Skip to main content Link Menu Expand (external link) Document Search Copy Copied

Processing

The patterns for implementing and running text analysis in the MTAP Framework.

Processor

A processor is a component which performs some kind of task on the data in an Event or a Document. MTAP provides functionality for deploying and running these processors.

In MTAP there are two types of processors:

  • EventProcessor
  • DocumentProcessor

EventProcessor

Event processors perform processing on Event objects, potentially using multiple Document objects on that Event. Examples would be translating one language Document into another, cross-analyzing or creating references between more than one document, or summarizing a document.

Python

from mtap import processor, EventProcessor

@processor('example-event-processor')
class ExampleProcessor(EventProcessor):
  def process(self, event, params):
    doc1 = event.documents['english']
    doc2 = event.create_document('spanish', translate(doc1.text))

Java

import edu.umn.nlpie.mtap.common.*;
import edu.umn.nlpie.mtap.model.*;
import edu.umn.nlpie.mtap.processing.*;

@Processor("example-event-processor")
public class ExampleProcessor extends EventProcessor {
  public void process(Event event,
                      JsonObject params,
                      JsonObjectBuilder result) {
    Document doc1 = event.getDocuments().get("english");
    Document doc2 = event.addDocument("spanish", translate(doc1.getText()));
  }
}

DocumentProcessor

Document processors perform processing on a specific Document object on an Event.
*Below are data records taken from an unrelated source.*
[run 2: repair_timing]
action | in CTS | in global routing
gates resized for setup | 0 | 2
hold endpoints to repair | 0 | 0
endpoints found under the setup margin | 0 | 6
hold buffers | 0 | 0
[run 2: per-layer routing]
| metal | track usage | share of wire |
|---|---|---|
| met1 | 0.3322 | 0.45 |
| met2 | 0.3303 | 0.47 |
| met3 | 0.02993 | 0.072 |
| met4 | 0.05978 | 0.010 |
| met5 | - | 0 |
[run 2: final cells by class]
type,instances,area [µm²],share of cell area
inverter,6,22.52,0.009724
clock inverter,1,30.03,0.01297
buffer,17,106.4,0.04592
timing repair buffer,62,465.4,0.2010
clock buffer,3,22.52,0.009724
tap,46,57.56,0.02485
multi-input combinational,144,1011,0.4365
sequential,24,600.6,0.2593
Examples would be most standard NLP tasks like sentence segmentation, part of speech tagging, parsing, normalization, negation, or entity detection.

In this example, assuming that the “sentences” label index has been created by another processor, we can then access the sentences even running this processor on a different machine:

Python

from mtap import DocumentProcessor, processor

@processor('example-document-processor')
class ExampleProcessor(DocumentProcessor):
  def process_document(self, document, params):
    for sentence in document.labels['sentences']:
      # do processing on sentence

Java

import edu.umn.nlpie.mtap.common.*;
import edu.umn.nlpie.mtap.model.*;
import edu.umn.nlpie.mtap.processing.*;

@Processor("example-document-processor")
public class ExampleProcessor extends EventProcessor {
  public void process(Document document,
                      JsonObject params,
                      JsonObjectBuilder result) {
    for (GenericLabel label : document.getLabelIndex("sentences")) {

    }
  }
}

Hosting Processors

In order to facilitate interoperability between components of different languages, as well as scalability and flexibility of the how components are deployed, MTAP uses a distributed system, microservice-inspired approach for processing.
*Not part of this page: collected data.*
--- src/rtl/ptpc_pkg.sv ---
package ptpc_pkg;

  parameter int SEC_W    = 48;
  parameter int NS_W     = 32;
  parameter int FRAC_W   = 16;
  parameter int PINT_W   = 4;
  parameter int CNT_W    = 20;
  parameter int ADDR_W   = 3;
  parameter int DATA_W   = 32;
  parameter int unsigned NS_PER_SEC = 1000000000;
  parameter int RST_PER_WHOLE = 6;
  parameter int RST_PER_FRAC  = 16'h6666;

  localparam int TOD_W = SEC_W + NS_W + FRAC_W;
  localparam int PER_W = PINT_W + FRAC_W;
  localparam logic [NS_W:0] NS_ROLL = (NS_W + 1)'(NS_PER_SEC);

  typedef struct packed {
    logic [SEC_W-1:0]  sec;
    logic [NS_W-1:0]   ns;
    logic [FRAC_W-1:0] frac;
  } tod_t;

  typedef struct packed {
    logic [PINT_W-1:0] whole;
    logic [FRAC_W-1:0] frac;
  } period_t;

  typedef struct packed {
    logic wrap;
    tod_t t;
  } step_res_t;

  typedef enum logic [ADDR_W-1:0] {
    RA_PERIOD  = 3'd0,
    RA_ADJ_PER = 3'd1,
    RA_ADJ_CNT = 3'd2,
    RA_SEC_LO  = 3'd3,
    RA_SEC_HI  = 3'd4,
    RA_NS_LOAD = 3'd5,
    RA_ERR_CLR = 3'd6
  } reg_addr_e;

  localparam period_t RST_PERIOD = '{whole: PINT_W'(RST_PER_WHOLE),
                                     frac:  FRAC_W'(RST_PER_FRAC)};

  // Advance a time value by one period; reports the nanosecond wrap.
  function automatic step_res_t tod_advance(input tod_t t, input period_t p);
    logic [FRAC_W:0] fsum;
    logic [NS_W:0]   nsum;
    step_res_t       r;
    fsum = {1'b0, t.frac} + {1'b0, p.frac};
    nsum = {1'b0, t.ns} + (NS_W + 1)'(p.whole) + (NS_W + 1)'(fsum[FRAC_W]);
    r.t.frac = fsum[FRAC_W-1:0];
    if (nsum >= NS_ROLL) begin
      r.wrap   = 1'b1;
      r.t.ns   = NS_W'(nsum - NS_ROLL);
      r.t.sec  = t.sec + SEC_W'(1);
    end else begin
      r.wrap   = 1'b0;
      r.t.ns   = nsum[NS_W-1:0];
      r.t.sec  = t.sec;
    end
    return r;
  endfunction

  // A nanoseconds load value is legal when below one second.
  function automatic logic ns_is_legal(input logic [DATA_W-1:0] v);
    return ({1'b0, v} < (DATA_W + 1)'(NS_PER_SEC));
  endfunction

  function automatic period_t period_from_word(input logic [DATA_W-1:0] v);
    period_t p;
    p.whole = v[PER_W-1:FRAC_W];
    p.frac  = v[FRAC_W-1:0];
    return p;
  endfunction

endpackage

--- src/rtl/ptpc_regif.sv ---
module ptpc_regif
  import ptpc_pkg::*;
(
  input  logic              clk,
  input  logic              rst_n,
  input  logic              wr_en,
  input  logic [ADDR_W-1:0] wr_addr,
  input  logic [DATA_W-1:0] wr_data,
  output period_t           norm_period,
  output period_t           adj_period,
  output logic              cnt_wr,
  output logic [CNT_W-1:0]  cnt_val,
  output logic              load_req,
  output logic              load_bad,
  output logic              err_clr,
  output tod_t              load_val,
  output logic              err_flag
);

  localparam int SEC_HI_W = SEC_W - DATA_W;

  logic [SEC_W-1:0] sec_stage;
  logic             hit_period, hit_adj, hit_ns;

  assign hit_period = wr_en && (wr_addr == RA_PERIOD);
  assign hit_adj    = wr_en && (wr_addr == RA_ADJ_PER);
  assign hit_ns     = wr_en && (wr_addr == RA_NS_LOAD);
  assign cnt_wr     = wr_en && (wr_addr == RA_ADJ_CNT);
  assign err_clr    = wr_en && (wr_addr == RA_ERR_CLR);
  assign cnt_val    = wr_data[CNT_W-1:0];
  assign load_req   = hit_ns && ns_is_legal(wr_data);
  assign load_bad   = hit_ns && !ns_is_legal(wr_data);

  assign load_val.sec  = sec_stage;
  assign load_val.ns   = NS_W'(wr_data);
  assign load_val.frac = '0;

  always_ff @(posedge clk or negedge rst_n) begin
    if (!rst_n) begin
      norm_period <= RST_PERIOD;
      adj_period  <= RST_PERIOD;
    end else begin
      if (hit_period) norm_period <= period_from_word(wr_data);
      if (hit_adj)    adj_period  <= period_from_word(wr_data);
    end
  end

  generate
    if (SEC_HI_W > 0) begin : g_split_sec
      logic hit_lo, hit_hi;
      assign hit_lo = wr_en && (wr_addr == RA_SEC_LO);
      assign hit_hi = wr_en && (wr_addr == RA_SEC_HI);
      always_ff @(posedge clk or negedge rst_n) begin
        if (!rst_n) begin
          sec_stage <= '0;
        end else begin
          if (hit_lo) sec_stage[DATA_W-1:0]     <= wr_data;
          if (hit_hi) sec_stage[SEC_W-1:DATA_W] <= wr_data[SEC_HI_W-1:0];
        end
      end
    end else begin : g_single_sec
      logic hit_lo;
      assign hit_lo = wr_en && (wr_addr == RA_SEC_LO);
      always_ff @(posedge clk or negedge rst_n) begin
        if (!rst_n)      sec_stage <= '0;
        else if (hit_lo) sec_stage <= wr_data[SEC_W-1:0];
      end
    end
  endgenerate

  always_ff @(posedge clk or negedge rst_n) begin
    if (!rst_n)        err_flag <= 1'b0;
    else if (load_bad) err_flag <= 1'b1;
    else if (err_clr)  err_flag <= 1'b0;
  end

endmodule

--- src/rtl/ptpc_period_sel.sv ---
module ptpc_period_sel
  import ptpc_pkg::*;
(
  input  logic             clk,
  input  logic             rst_n,
  input  period_t          norm_period,
  input  period_t          adj_period,
  input  logic             cnt_wr,
  input  logic [CNT_W-1:0] cnt_val,
  output period_t          eff_period,
  output logic             adj_active,
  output logic [CNT_W-1:0] adj_cnt
);

  assign adj_active = (adj_cnt != '0);
  assign eff_period = adj_active ? adj_period : norm_period;

  always_ff @(posedge clk or negedge rst_n) begin
    if (!rst_n)          adj_cnt <= '0;
    else if (cnt_wr)     adj_cnt <= cnt_val;
    else if (adj_active) adj_cnt <= adj_cnt - CNT_W'(1);
  end

endmodule

--- src/rtl/ptpc_time_acc.sv ---
module ptpc_time_acc
  import ptpc_pkg::*;
(
  input  logic    clk,
  input  logic    rst_n,
  input  period_t eff_period,
  input  logic    load_req,
  input  tod_t    load_val,
  output tod_t    tod_q,
  output logic    ns_wrap
);

  step_res_t step;

  assign step    = tod_advance(tod_q, eff_period);
  assign ns_wrap = !load_req && step.wrap;

  always_ff @(posedge clk or negedge rst_n) begin
    if (!rst_n)        tod_q <= '0;
    else if (load_req) tod_q <= load_val;
    else               tod_q <= step.t;
  end

endmodule

--- src/rtl/ptp_tod_counter.sv ---
module ptp_tod_counter
  import ptpc_pkg::*;
(
  input  logic              clk,
  input  logic              rst_n,
  input  logic              wr_en,
  input  logic [ADDR_W-1:0] wr_addr,
  input  logic [DATA_W-1:0] wr_data,
  output logic [TOD_W-1:0]  tod_out,
  output logic              load_err
);

  period_t          norm_period, adj_period, eff_period;
  logic             cnt_wr, load_req, load_bad, err_clr, err_flag;
  logic             adj_active, ns_wrap;
  logic [CNT_W-1:0] cnt_val, adj_cnt;
  tod_t             load_val, tod_q;

  ptpc_regif regif_i (
    .clk         (clk),
    .rst_n       (rst_n),
    .wr_en       (wr_en),
    .wr_addr     (wr_addr),
    .wr_data     (wr_data),
    .norm_period (norm_period),
    .adj_period  (adj_period),
    .cnt_wr      (cnt_wr),
    .cnt_val     (cnt_val),
    .load_req    (load_req),
    .load_bad    (load_bad),
    .err_clr     (err_clr),
    .load_val    (load_val),
    .err_flag    (err_flag)
  );

  ptpc_period_sel psel_i (
    .clk         (clk),
    .rst_n       (rst_n),
    .norm_period (norm_period),
    .adj_period  (adj_period),
    .cnt_wr      (cnt_wr),
    .cnt_val     (cnt_val),
    .eff_period  (eff_period),
    .adj_active  (adj_active),
    .adj_cnt     (adj_cnt)
  );

  ptpc_time_acc acc_i (
    .clk        (clk),
    .rst_n      (rst_n),
    .eff_period (eff_period),
    .load_req   (load_req),
    .load_val   (load_val),
    .tod_q      (tod_q),
    .ns_wrap    (ns_wrap)
  );

  assign tod_out  = tod_q;
  assign load_err = err_flag;

endmodule

--- config.mk ---
export PLATFORM = sky130hd
export DESIGN_NAME = ptp_tod_counter
export DESIGN_NICKNAME = d
export VERILOG_FILES = /design/src/rtl/ptpc_pkg.sv /design/src/rtl/ptpc_regif.sv /design/src/rtl/ptpc_period_sel.sv /design/src/rtl/ptpc_time_acc.sv /design/src/rtl/ptp_tod_counter.sv
export SDC_FILE = /design/constraint.sdc
export NUM_CORES = 1
export LEC_CHECK = 0
export CAP_MARGIN = 0
export CORE_MARGIN = 1.5
export CORE_UTILIZATION = 30
export CTS_BUF_LIST = sky130_fd_sc_hd__clkbuf_4 sky130_fd_sc_hd__clkbuf_8
export DETAILED_ROUTE_END_ITERATION = 10
export DONT_BUFFER_PORTS = 1
export GPL_TIMING_DRIVEN = 0
export PLACE_DENSITY = 0.43
export SYNTH_ARGS = -nofsm -noshare
export SYNTH_HDL_FRONTEND = slang
export SYNTH_SLANG_ARGS = --single-unit
--- constraint.sdc ---
create_clock -name clk -period 10.6 [get_ports clk]
set_clock_uncertainty 0.2 [all_clocks]
set_input_delay 1.06 -clock clk [delete_from_list [all_inputs] [get_ports clk]]
set_output_delay 1.06 -clock clk [all_outputs]
set_load 0.1 [all_outputs]
==> metrics.yaml <==
slowest_stage: "or4b_2"
arrival_ps: 10110
grt_pass1_vias: 9346
htree_levels: 2
yosysWarnings: 0
yosys.area_share.simple: 0.2059
drc: 0
synth_seq_area_share: 0.4422
met2_usage: 0.3141
synth_top_family_by_area: "simple AND/OR/NAND/NOR gates"
synth_adder_area_share: 0.02876
vias: 9114
synth_top_area_share: 0.3971
ys_types: 69
insertion_delay_ps: 580
synth_top_cell_by_area: "dfrtp_1"
min_period_ps: 9811
powerDensity_nw_per_um2: 344.8
grt_use_met3: 0.05646
fmax_mhz: 101.9
hp-class: "input port to async pin"
synthXorXnorAreaFrac: 0.09091
placed_cells: 1710
drtIter0Drc: 524
n_antenna_cell: 0
cts_setup_buffers: 0
worst_pin_slew_ps: 1157
worstSetupStartpointType: "register"
routed_via_density: 5.112
path_delay_family: "compound AO/OA/AOI/OAI gates"
antenna_found_initial: 0
max-cap-violations: 0
synthFlopType: "dfrtp_1"
cts_root_buffer: "clkbuf_8"
die_w_um: 200.1
synth-seq-cells: 205
grt-ovfl-total: 0
slew-limit-headroom: 0.2284
gp_congestion: 0.8667
r2r_slack_ps: 790
synthMuxAreaShare: 0.08973
hold_violations: 0
final_cells: 1783
portBuffers: 0
grt_max_degree: 186
crit_top_cell: "nand2_1"
area_delta_synth_final_pct: 13.56
core_um2: 38470
clkSinkCount: 205
critPathCaptureType: "register"
syn_area_per_cell_um2: 9.780
ant_nets: 0
start_util: 0.3031
clkTransAtPathRegs_ps: 60
die_y_um: 200.1
cts_made_buffers: 41
drive_above_1_share: 0.1992
fin_nets: 1300
synth_edf_count: 0
postRouteWirelength_mm: 38.87
cts_tree: "built"
cp_slowest_stage_delay_ps: 630
path_buf_inv: 6
io_pins: 135
drt_first_pass_iters: 5
synthArstFlopShare: 1.000
fp.dieArea_um2: 40050
final_cell_mix: "205 x nand2_1, 185 x dfrtp_1, 91 x mux2_2, 90 x xnor2_1, 65 x nor2_1"
syn-num-nets: 1255
rows: 72
ys_top_cells_by_area: "dfrtp_1 40%, mux2_2 8.8%, xnor2_1 6.8%"
ctsLongestPathBuffers: 3
timing.final.crit_share: 0.9256
rsz0062_at_grt: "no"
leakage_uw: 0.005098
grt_pass1_wl_mm: 59.28
wl_per_cell_um: 21.80
setup_viol: 0
hpwl_mm: 27.42
grt-busiest-layer: "met2"
netlist_area_um2: 11660
synth_compound_area_frac: 0.1121
status: "completed"
mostFrequentLayoutCell: "nand2_1"
grt_use_met1: 0.2544
slew_violations: 0
grt_util_all_layers: 0.1942
worst-setup-path-type: "register to register"
cp_max_fo: 10
synthCells: 1192
dpl-instance-area_um2: 12310
final_cell_area_um2: 13240
cp.required_ps: 10900
peakVddDrop_uv: 225.3
## cells by family after synthesis
family / count (synthesis)
and+or+nand+nor: 458
AOI/OAI and AO/OA: 209
DFF: 205
xor gates and xnor gates: 121
muxes: 93
buffers and inverters: 81
adders and majority gates: 25
## metrics by stage
step	setup TNS [ps]	hold WS [ps]	utilization	power [uW]	worst slack, ps
2_1_floorplan	0	244.4	-	3305	2433
4_1_cts	0	100.1	0.3434	4603	37.87
6_report	0	157.6	0.3441	4564	788.8
3_5_place_dp	-14600	276.1	0.3199	3687	-399.2
5_1_grt	0	105.4	0.3441	4832	11.61
3_3_place_gp	-13000	260.5	0.3199	3675	-371.6
## registers in the layout, summed over array words and instances (netlist names)
signal	flops
acc_i.tod_q	96
psel_i.adj_cnt	20
regif_i.sec_stage	48
regif_i.norm_period	20
regif_i.adj_period	20
regif_i.err_flag	1
## synth_stat cells, types with 20 or more instances
cell type and number:
xnor2_1 90, nand2_1 205, dfstp_2 20, mux2_2 91, nor3_1 27, o21ai_1 55
clkbuf_1 43, nand3_1 28, nor2_1 65, dfrtp_1 185, inv_1 23, a21oi_1 33
ha_1 22, xor2_1 31, o21ai_0 43
## where the power goes
part | switching [uW] | internal, uW
Sequential | 1310 | 1020
Combinational | 771 | 590
Clock | 377 | 494
## final timing paths
kind / to / cells past startpoint / start
max in group asynchronous: regif_i.norm_period[11] / 1 / rst_n
worst max-delay path: acc_i.tod_q[26] / 37 / psel_i.adj_cnt[0]
min in group clk: acc_i.tod_q[86] / 2 / regif_i.sec_stage[38]
worst max register to register: acc_i.tod_q[26] / 37 / psel_i.adj_cnt[0]
worst min-delay path: regif_i.adj_period[10] / 0 / rst_n
worst min register to register: acc_i.tod_q[86] / 2 / regif_i.sec_stage[38]
## metal layers
| layer | wire, um | part of all wire |
|---|---|---|
| met5 | 0 | 0 |
| met2 | 18350 | 0.47 |
| met1 | 17230 | 0.44 |
| met3 | 2606 | 0.067 |
| met4 | 686 | 0.018 |
## final cells by class
type                            count  area [um2]
Sequential cell                   205        5155
Clock inverter                      7       45.04
Multi-Input combinational cell    906        6171
Clock buffer                       64       824.5
Buffer                             58       272.8
Timing Repair Buffer                2       35.03
Fill cell                        3949       25230
Inverter                           23       86.33
Tap cell                          518       648.1
## what timing repair did
action,4_1_cts,5_1_grt
endpoints found under the hold margin,185,0
endpoints found under the setup margin,68,71
hold buffers,1,0
pin swaps,0,0
resized for setup,2,7
Note: power is estimated with default switching activity, not from simulation.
Each component is wrapped by the MTAP framework and hosted using a standardized gRPC service definition.

Python

from mtap import run_processor

processor = ExampleProcessor()
run_processor(processor)

Java

import edu.umn.nlpie.mtap.processing.ProcessorServerBuilder;
import edu.umn.nlpie.mtap.processing.ProcessorServerOptions;
import edu.umn.nlpie.mtap.common.Server;

import org.kohsuke.args4j.*;

import java.io.IOException;

...

class ExampleProcessor ... {
  ...
  public static void main(String[] args) {
    ProcessorServer.Builder builder = new ProcessorServer.Builder();
    CmdLineParser parser = new CmdLineParser(builder);
    try {
      parser.parseArgument(args);
      Server server = builder.build(new ExampleProcessor());
      server.start();
      server.blockUntilShutdown();
    } catch (IOException e) {
      System.err.println("Failed to start server: " + e.getMessage());
    } catch (InterruptedException e) {
      System.err.println("Server interrupted.");
    } catch (CmdLineException e) {
      ProcessorServerOptions.printHelp(parser, HelloWorldExample.class, e, null);
    }
  }
}

In both of these languages a standardized argument parser is provided which allows customization of how the processors are hosted, for example the hostname and port of the processor service.

Pipelines

A pipeline is a class for calling one or more processors in succession. The pipeline handles all of the communication with the pipeline components.

Python

pipeline = Pipeline(
    RemoteProcessor('processor1', address='localhost:10001'),
    RemoteProcessor('processor2', address='localhost:10002')
)
with events_client(address='localhost:10000') as client:
  with Event(event_id='1', client=client) as event:
    document = Document(document_name='plaintext', text=document_text)
    event.add_document(document)
    pipeline.run(document)

The pipeline also has a dictionary-based specification, so a pipeline can be created by loading a serialized file. This allows sharing and customization of pipelines via configuration.

name: example-pipeline
components:
    - name: processor1
      address: 'localhost:10001'
    - name: processor2
      address: 'localhost:10002'
pipeline = Pipeline.from_yaml("/path/to")
with events_client(address='localhost:10000') as client:
  with Event(event_id='1', client=client) as event:
    document = Document(document_name='plaintext', text=document_text)
    event.add_document(document)
    pipeline.run(document)